Aí abaixo, dois artigos recentes, e instigantes, sobre universidade e a produção científica brasileira, e que merecem reflexão. Da parte de estudantes (da graduação à pós-graduação) e professores, sobretudo os que se colocam na esfera da pesquisa. Na verdade, a expressão pesquisa tem sido tão banalizada que "tudo" é apresentado como pesquisa. E essa talvez seja uma das razões (entre várias outras) da mediocridade referida pelos autores dos artigos. Não concordo de todo com o segundo texto, do Prof. Rogério Cezar de Cerqueira Leite, como, por exemplo, no que diz respeito à necessidade de descentralizar os espaços científicos no país, interiorizando a vida acadêmica e a produção científica. Contudo, isso não significa desconhecer relevância em aspectos por ele realçados. Do que é evidenciado, seria possível discutir também os efeitos da produção científica em 'ritmo industrial', assim como o lucrativo mercado de eventos "acadêmicos". E mais: de como a educação tem se transformado em um negócio, onde o que menos importa é a efetiva formação dos estudantes.
Brincando
de ciência
Por Hélio Schartsman
(Autor de Aquilae Titicans - O Segredo de Avicena)
(Autor de Aquilae Titicans - O Segredo de Avicena)

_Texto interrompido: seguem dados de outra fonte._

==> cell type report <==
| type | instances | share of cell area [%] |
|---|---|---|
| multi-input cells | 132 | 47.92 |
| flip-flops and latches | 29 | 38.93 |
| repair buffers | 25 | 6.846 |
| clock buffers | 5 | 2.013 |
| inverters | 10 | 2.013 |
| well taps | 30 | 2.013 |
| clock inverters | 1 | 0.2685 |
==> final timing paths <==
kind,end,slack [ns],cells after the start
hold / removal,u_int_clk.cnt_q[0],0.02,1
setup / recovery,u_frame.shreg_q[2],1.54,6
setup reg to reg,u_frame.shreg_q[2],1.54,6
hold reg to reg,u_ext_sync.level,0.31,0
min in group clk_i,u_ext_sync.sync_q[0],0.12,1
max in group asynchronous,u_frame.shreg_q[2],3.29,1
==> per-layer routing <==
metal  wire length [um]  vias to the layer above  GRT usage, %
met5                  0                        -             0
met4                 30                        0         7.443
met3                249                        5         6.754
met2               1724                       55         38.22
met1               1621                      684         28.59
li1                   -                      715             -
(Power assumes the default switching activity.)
File: config.mk
export PLATFORM = sky130hd
export DESIGN_NAME = pkt_field_rewriter
export DESIGN_NICKNAME = d
export VERILOG_FILES = /design/src/rtl/pkt_rw_pkg.sv /design/src/rtl/pkt_rw_match.sv /design/src/rtl/pkt_rw_track.sv /design/src/rtl/pkt_rw_apply.sv /design/src/rtl/pkt_field_rewriter.sv
export SDC_FILE = /design/constraint.sdc
export NUM_CORES = 1
export LEC_CHECK = 0
export ABC_AREA = 1
export BUFFER_PORTS_ARGS = -buffer_cell sky130_fd_sc_hd__clkbuf_2
export CAP_MARGIN = 20
export CORE_MARGIN = 4
export CORE_UTILIZATION = 32
export CTS_CLUSTER_SIZE = 12
export DETAILED_ROUTE_END_ITERATION = 12
export PLACE_DENSITY = 0.6
export SETUP_SLACK_MARGIN = 0.02
export SYNTH_ARGS = -nofsm -noshare
export SYNTH_HDL_FRONTEND = slang
export SYNTH_HIERARCHICAL = 1
export SYNTH_SLANG_ARGS = --single-unit
File: constraint.sdc
create_clock -name clk -period 6.26 [get_ports clk]
set_input_delay 1.252 -clock clk [delete_from_list [all_inputs] [get_ports clk]]
set_output_delay 1.252 -clock clk [all_outputs]
set_load 0.02 [all_outputs]
File: src/rtl/pkt_rw_pkg.sv
// Package: shared encodings and header field positions for the packet rewriter.
// Assumes a header beat at least 64 bits wide with kind in the low byte
// and address in the upper 32 bits.
package pkt_rw_pkg;

    typedef enum logic [1:0] {
        TGT_PAYLOAD = 2'b00,
        TGT_KIND    = 2'b01,
        TGT_ADDR    = 2'b10,
        TGT_NONE    = 2'b11
    } rw_target_e;

    localparam logic [7:0] KIND_MEM_WRITE = 8'h40;
    localparam int KIND_LSB = 0;
    localparam int KIND_W   = 8;
    localparam int ADDR_LSB = 32;
    localparam int ADDR_W   = 32;

endpackage

File: src/rtl/pkt_rw_match.sv
// Module: header rule comparator.
// Decides whether a header's kind and address satisfy the programmed rule.
// Purely combinational; the caller qualifies the result with valid, start and enable.
module pkt_rw_match
    import pkt_rw_pkg::*;
(
    input  logic [KIND_W-1:0] hdr_kind,
    input  logic [ADDR_W-1:0] hdr_addr,
    input  logic [KIND_W-1:0] cfg_kind,
    input  logic [ADDR_W-1:0] cfg_addr_lo,
    input  logic [ADDR_W-1:0] cfg_addr_hi,
    output logic              rule_hit
);

    // Kind equality plus inclusive address window.
    always_comb begin
        rule_hit = (hdr_kind == cfg_kind)
                && (hdr_addr >= cfg_addr_lo)
                && (hdr_addr <= cfg_addr_hi);
    end

endmodule

File: src/rtl/pkt_rw_track.sv
// Module: per-packet state tracker.
// Holds the match decision taken on the header until the next header, and
// numbers valid payload beats (header = 0), saturating at NSEL+1.
// Assumes every packet starts with a valid start beat.
module pkt_rw_track #(
    parameter int NSEL  = 8,
    parameter int IDX_W = $clog2(NSEL + 2)
) (
    input  logic             clk,
    input  logic             rst_n,
    input  logic             in_valid,
    input  logic             in_sop,
    input  logic             start_hit,
    output logic             cur_hit,
    output logic [IDX_W-1:0] cur_idx
);

    localparam logic [IDX_W-1:0] IDX_SAT = IDX_W'(NSEL + 1);

    logic             hit_q;
    logic [IDX_W-1:0] idx_q;

    // Decision and word number that apply to the beat now at the input.
    always_comb begin
        cur_hit = (in_valid && in_sop) ? start_hit : hit_q;
        if (in_sop)
            cur_idx = '0;
        else if (idx_q == IDX_SAT)
            cur_idx = idx_q;
        else
            cur_idx = idx_q + 1'b1;
    end

    // Record the header's decision and the last valid beat's number.
    always_ff @(posedge clk) begin
        if (!rst_n) begin
            hit_q <= 1'b0;
            idx_q <= '0;
        end else if (in_valid) begin
            if (in_sop)
                hit_q <= start_hit;
            idx_q <= cur_idx;
        end
    end

    AST_MATCH_HELD: assert property (@(posedge clk) disable iff (!rst_n)
        !(in_valid && in_sop) |=> $stable(hit_q));

    AST_IDX_BOUND: assert property (@(posedge clk) disable iff (!rst_n)
        idx_q <= IDX_SAT);

    AST_IDLE_NO_STEP: assert property (@(posedge clk) disable iff (!rst_n)
        !in_valid |=> $stable(idx_q));

endmodule

File: src/rtl/pkt_rw_apply.sv
// Module: data rewrite datapath.
// Produces the outgoing data word for the beat at the input, applying the
// selected action when the beat belongs to an active matching packet.
// Combinational; assumes cur_idx is 0 on a header beat.
module pkt_rw_apply
    import pkt_rw_pkg::*;
#(
    parameter int DW    = 64,
    parameter int NSEL  = 8,
    parameter int IDX_W = $clog2(NSEL + 2)
) (
    input  logic [DW-1:0]    data_in,
    input  logic             active,
    input  logic             is_hdr,
    input  logic [IDX_W-1:0] idx,
    input  rw_target_e       target,
    input  logic [NSEL-1:0]  word_sel,
    input  logic [DW-1:0]    mask,
    input  logic [DW-1:0]    value,
    output logic [DW-1:0]    data_out,
    output logic             touched
);

    logic [NSEL-1:0] sel_hot;

    // One decoder slice per selectable payload word.
    for (genvar g = 0; g < NSEL; g++) begin : g_word
        assign sel_hot[g] = word_sel[g] && (idx == IDX_W'(g + 1));
    end

    // Merge replacement value into the chosen word or header field.
    always_comb begin
        data_out = data_in;
        touched  = 1'b0;
        if (active) begin
            case (target)
                TGT_PAYLOAD: if (!is_hdr && (|sel_hot)) begin
                    data_out = (data_in & ~mask) | (value & mask);
                    touched  = 1'b1;
                end
                TGT_KIND: if (is_hdr) begin
                    data_out[KIND_LSB +: KIND_W] = value[KIND_W-1:0];
                    touched  = 1'b1;
                end
                TGT_ADDR: if (is_hdr) begin
                    data_out[ADDR_LSB +: ADDR_W] = value[ADDR_W-1:0];
                    touched  = 1'b1;
                end
                default: ;
            endcase
        end
    end

endmodule
<file path="src/rtl/sd_xfer_pkg.sv">
package sd_xfer_pkg;
  localparam int unsigned REG_W = 16;

  localparam int unsigned CCS_LSB  = 8;
  localparam int unsigned MULTI_B  = 5;
  localparam int unsigned DIR_B    = 4;
  localparam int unsigned ASTOP_B  = 2;

  localparam logic [REG_W-1:0] RW_MASK =
      (16'h3 << CCS_LSB) | (16'h1 << MULTI_B) | (16'h1 << DIR_B) | (16'h1 << ASTOP_B);

  typedef enum logic [1:0] {
    CCS_NONE  = 2'b00,
    CCS_DATA  = 2'b01,
    CCS_NODAT = 2'b10,
    CCS_ABORT = 2'b11
  } ccs_mode_e;

  typedef struct packed {
    ccs_mode_e ccs;
    logic      multi;
    logic      dir_read;
    logic      auto_stop;
  } xfer_fields_t;
endpackage

</file>
<file path="src/rtl/sd_xfer_mode_reg.sv">
module sd_xfer_mode_reg
  import sd_xfer_pkg::*;
(
  input  logic             clk_i,
  input  logic             rst_ni,
  input  logic             wr_en_i,
  input  logic [REG_W-1:0] wr_data_i,
  input  logic             dat_inhibit_i,
  output logic [REG_W-1:0] mode_o,
  output xfer_fields_t     fields_o
);
  logic [REG_W-1:0] mode_q;
  logic             wr_ok;

  assign wr_ok = wr_en_i & ~dat_inhibit_i;

  always_ff @(posedge clk_i or negedge rst_ni) begin
    if (!rst_ni)    mode_q <= '0;
    else if (wr_ok) mode_q <= wr_data_i & RW_MASK;
  end

  assign mode_o             = mode_q;
  assign fields_o.ccs       = ccs_mode_e'(mode_q[CCS_LSB +: 2]);
  assign fields_o.multi     = mode_q[MULTI_B];
  assign fields_o.dir_read  = mode_q[DIR_B];
  assign fields_o.auto_stop = mode_q[ASTOP_B];
endmodule

</file>
<file path="src/rtl/sd_xfer_blk_tracker.sv">
module sd_xfer_blk_tracker #(
  parameter int unsigned CNT_W = 16
) (
  input  logic             clk_i,
  input  logic             rst_ni,
  input  logic             start_i,
  input  logic [CNT_W-1:0] blk_cnt_i,
  input  logic             blk_done_i,
  input  logic             multi_i,
  input  logic             auto_stop_i,
  output logic             stop_req_o,
  output logic             done_o
);
  localparam logic [CNT_W-1:0] ONE = CNT_W'(1);

  logic [CNT_W-1:0] rem_q;
  logic             active_q, armed_q, done_q, stop_q;
  logic             zero_cnt, last_blk;

  assign zero_cnt = multi_i && (blk_cnt_i == '0);
  // last block: counter about to reach zero
  assign last_blk = active_q && blk_done_i && (rem_q == ONE);

  always_ff @(posedge clk_i or negedge rst_ni) begin
    if (!rst_ni) begin
      rem_q    <= '0;
      active_q <= 1'b0;
      armed_q  <= 1'b0;
      done_q   <= 1'b0;
      stop_q   <= 1'b0;
    end else begin
      stop_q <= 1'b0;
      if (start_i) begin
        armed_q  <= multi_i & auto_stop_i;
        rem_q    <= multi_i ? blk_cnt_i : ONE;
        active_q <= ~zero_cnt;
        done_q   <= zero_cnt;
      end else if (active_q && blk_done_i) begin
        rem_q <= rem_q - ONE;
        if (last_blk) begin
          active_q <= 1'b0;
          done_q   <= 1'b1;
          stop_q   <= armed_q;
        end
      end
    end
  end

  assign stop_req_o = stop_q;
  assign done_o     = done_q;
endmodule

</file>
<file path="src/rtl/sd_xfer_mode_ctrl.sv">
module sd_xfer_mode_ctrl
  import sd_xfer_pkg::*;
#(
  parameter int unsigned CNT_W = 16
) (
  input  logic             clk_i,
  input  logic             rst_ni,
  input  logic             wr_en_i,
  input  logic [15:0]      wr_data_i,
  input  logic             dat_inhibit_i,
  input  logic             xfer_start_i,
  input  logic [CNT_W-1:0] blk_cnt_i,
  input  logic             blk_done_i,
  output logic [15:0]      mode_o,
  output logic [1:0]       ccs_mode_o,
  output logic             multi_blk_o,
  output logic             dir_read_o,
  output logic             auto_stop_en_o,
  output logic             stop_req_o,
  output logic             xfer_done_o
);
  xfer_fields_t fields;

  sd_xfer_mode_reg u_reg (
    .clk_i         (clk_i),
    .rst_ni        (rst_ni),
    .wr_en_i       (wr_en_i),
    .wr_data_i     (wr_data_i),
    .dat_inhibit_i (dat_inhibit_i),
    .mode_o        (mode_o),
    .fields_o      (fields)
  );

  sd_xfer_blk_tracker #(.CNT_W(CNT_W)) u_trk (
    .clk_i       (clk_i),
    .rst_ni      (rst_ni),
    .start_i     (xfer_start_i),
    .blk_cnt_i   (blk_cnt_i),
    .blk_done_i  (blk_done_i),
    .multi_i     (fields.multi),
    .auto_stop_i (fields.auto_stop),
    .stop_req_o  (stop_req_o),
    .done_o      (xfer_done_o)
  );

  assign ccs_mode_o     = fields.ccs;
  assign multi_blk_o    = fields.multi;
  assign dir_read_o     = fields.dir_read;
  assign auto_stop_en_o = fields.auto_stop;
endmodule

</file>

Todo sistema traz em si sua própria
perversão. O mundo acadêmico não é exceção à regra.
Universidades dos
grandes centros precisam alocar os recursos disponíveis segundo critérios de
competência. O problema é que aferir mérito não é tão fácil. Elas até que
tentaram, criando um complexo sistema de publicação de artigos científicos no
qual cada trabalho submetido é revisado por especialistas para assegurar sua
relevância e correção. Autores que publicam mais e cujos artigos recebam mais
citações ganham não apenas mais prestígio como também melhores salários,
condições mais vantajosas de trabalho e mais verbas para seus laboratórios.
Como isso pode
significar bastante dinheiro, dos anos 2000 para cá tem proliferado uma
indústria de periódicos predatórios, que se oferecem para, em troca de uma taxa
que costuma ficar na casa das centenas de dólares, publicar trabalhos de
autores que não encontraram espaço nos "journals" mais rigorosos.
Eles afirmam seguir os consagrados procedimentos de revisão por pares, mas
sabemos que isso é mentira.
Cientistas com senso
de humor costumam submeter artigos-trote que acabam sendo publicados. No mais
recente desses casos, dois "journals" publicaram um amontoado de
termos científicos gerados por computador que não fazia sentido gramatical nem
técnico assinado por dois personagens de "Os Simpsons" e por um certo
Kim Jong Fun.
Um pouco antes, outro
periódico publicou um artigo intitulado "Get me off Your Fucking Mailing
List" (me tire dessa p... dessa lista) que repetia essa expressão ao longo
de todas as suas páginas.
Apesar dos momentos
de diversão que esses "journals" nos proporcionam, sua existência é
ruim porque erode a confiança do sistema. Hoje os avaliadores precisam andar
com listas dos periódicos picaretas debaixo do braço e sempre há o risco de
deixarem passar algo que não deveria.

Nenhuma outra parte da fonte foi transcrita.